Ovid: 5-Minute Sports Medicine Consult, The

Septic Arthritis and Bursitis
Kevin B. Gebke
Paul Reehal
  • Infection of articular joints or bursae with a bacterial, mycobacterial, spirochetal, fungal, or viral source
  • May be an indication of systemic infection
  • Synonym(s): Infectious arthritis; Infectious bursitis
  • Usually a monarticular or oligoarticular pattern for acute bacterial infection, chronic mycobacterial infection, or fungal infection
  • Acute polyarticular involvement usually signifies disseminated neisserial infection or acute hepatitis B.
  • Neisserial involvement is responsible for ∼50% of infectious arthritis.
Risk Factors
  • Sexually active person at risk for STDs
  • Joint penetration or recent surgery
  • Trauma
  • Immunocompromised patient
  • History of arthritis in affected joint (greatest incidence in patients with rheumatoid arthritis)
  • IV drug abuse
  • Significant comorbid diseases (diabetes, malignancy, hepatic failure, sickle-cell disease, immunocompromised states)
  • Rapid or insidious onset (patient may describe crescendo-like throbbing pain)
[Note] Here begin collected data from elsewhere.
===== config.mk =====
export PLATFORM = sky130hd
export DESIGN_NAME = jtpopeye_dma
export DESIGN_NICKNAME = d
export VERILOG_FILES = /design/src/rtl/jtpopeye_dma.sv
export SDC_FILE = /design/constraint.sdc
export NUM_CORES = 1
export LEC_CHECK = 0
export CAP_MARGIN = 20
export CORE_ASPECT_RATIO = 2
export CORE_UTILIZATION = 39
export DETAILED_ROUTE_END_ITERATION = 10
export GPL_TIMING_DRIVEN = 0
export HOLD_SLACK_MARGIN = 0.05
export PLACE_DENSITY = 0.76
export RECOVER_POWER = 50
export SYNTH_ARGS = -nofsm -noshare
export SYNTH_HDL_FRONTEND = slang
export SYNTH_SLANG_ARGS = --single-unit

===== constraint.sdc =====
create_clock -name clk -period 2.5 [get_ports clk]
set_clock_uncertainty 0.1 [all_clocks]
set_input_delay 0.5 -clock clk [delete_from_list [all_inputs] [get_ports clk]]
set_output_delay 0.5 -clock clk [all_outputs]
set_load 0.02 [all_outputs]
  • Single joint involvement in more than 90% of patients
  • Most commonly involves knee > hip > shoulder, wrist, or elbow joints
  • Presence of infection leading to bacterial seeding of joint (skin infection, pneumonia, pyelonephritis, or gonorrhea are commonly the source)
Physical Exam
  • Various degrees of pain in region of joint or bursa
  • Swelling
  • Decreased range of joint motion
  • Erythema overlying joint or bursa
  • Localized or systemic fever
  • Possible associated skin lesions (petechial or pustular rash, Kaposi sarcoma)
  • Concomitant urethral discharge
  • Erythema and tenderness to palpation of affected joint or bursa
  • Joint effusion
  • Decreased range of motion (usually secondary to pain or effusion/swelling)
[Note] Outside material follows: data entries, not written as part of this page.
<file path="config.mk">
export PLATFORM = sky130hd
export DESIGN_NAME = siso_loopback_arbiter
export DESIGN_NICKNAME = d
export VERILOG_FILES = /design/src/rtl/siso_loopback_arbiter.sv
export SDC_FILE = /design/constraint.sdc
export NUM_CORES = 1
export LEC_CHECK = 0
export CAP_MARGIN = 20
export CORE_MARGIN = 2
export CORE_UTILIZATION = 35
export CTS_CLUSTER_SIZE = 20
export DETAILED_ROUTE_END_ITERATION = 12
export MAX_ROUTING_LAYER = met4
export PLACE_DENSITY = 0.72
export SYNTH_ARGS = -nofsm -noshare
export SYNTH_HDL_FRONTEND = slang
export SYNTH_SLANG_ARGS = --single-unit
</file>
<file path="constraint.sdc">
create_clock -name clk -period 1.6 [get_ports clk]
set_clock_uncertainty 0.1 [all_clocks]
set_input_delay 0.4 -clock clk [delete_from_list [all_inputs] [get_ports clk]]
set_output_delay 0.4 -clock clk [all_outputs]
set_load 0.01 [all_outputs]
</file>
  • Local warmth or generalized fever
  • Cutaneous lesions (Lyme disease, meningococcal infection, gonorrhea)
Diagnostic Tests & Interpretation
  • Laboratory evaluation of joint or bursal aspirate is essential for diagnosis.
  • Laboratory specimens should be collected prior to antibiotic administration.
  • CBC, blood cultures, erythrocyte sedimentation rate, C-reactive protein
  • Prompt collection of joint or bursal aspirate if clinical suspicion of infectious process
  • Contaminated overlying tissue (ie, cellulitis) should be avoided during arthrocentesis or bursal aspiration.
  • Synovial or bursal fluid aspirate should be sent for Gram stain and examination for crystals, chemistry (lactate dehydrogenase, protein, and glucose), and culture.
  • In acute septic arthritis, synovial WBC counts typically average 100,000 WBC/mL with >90% neutrophils.
  • Plain radiographs may show soft tissue swelling, joint space widening, or displacement, radiolucent areas indicating presence of gas, erosions, or joint space loss.
  • US is useful for identifying hip effusions.
  • CT scan and MRI are useful for evaluation of sacroiliac joint and vertebral joints.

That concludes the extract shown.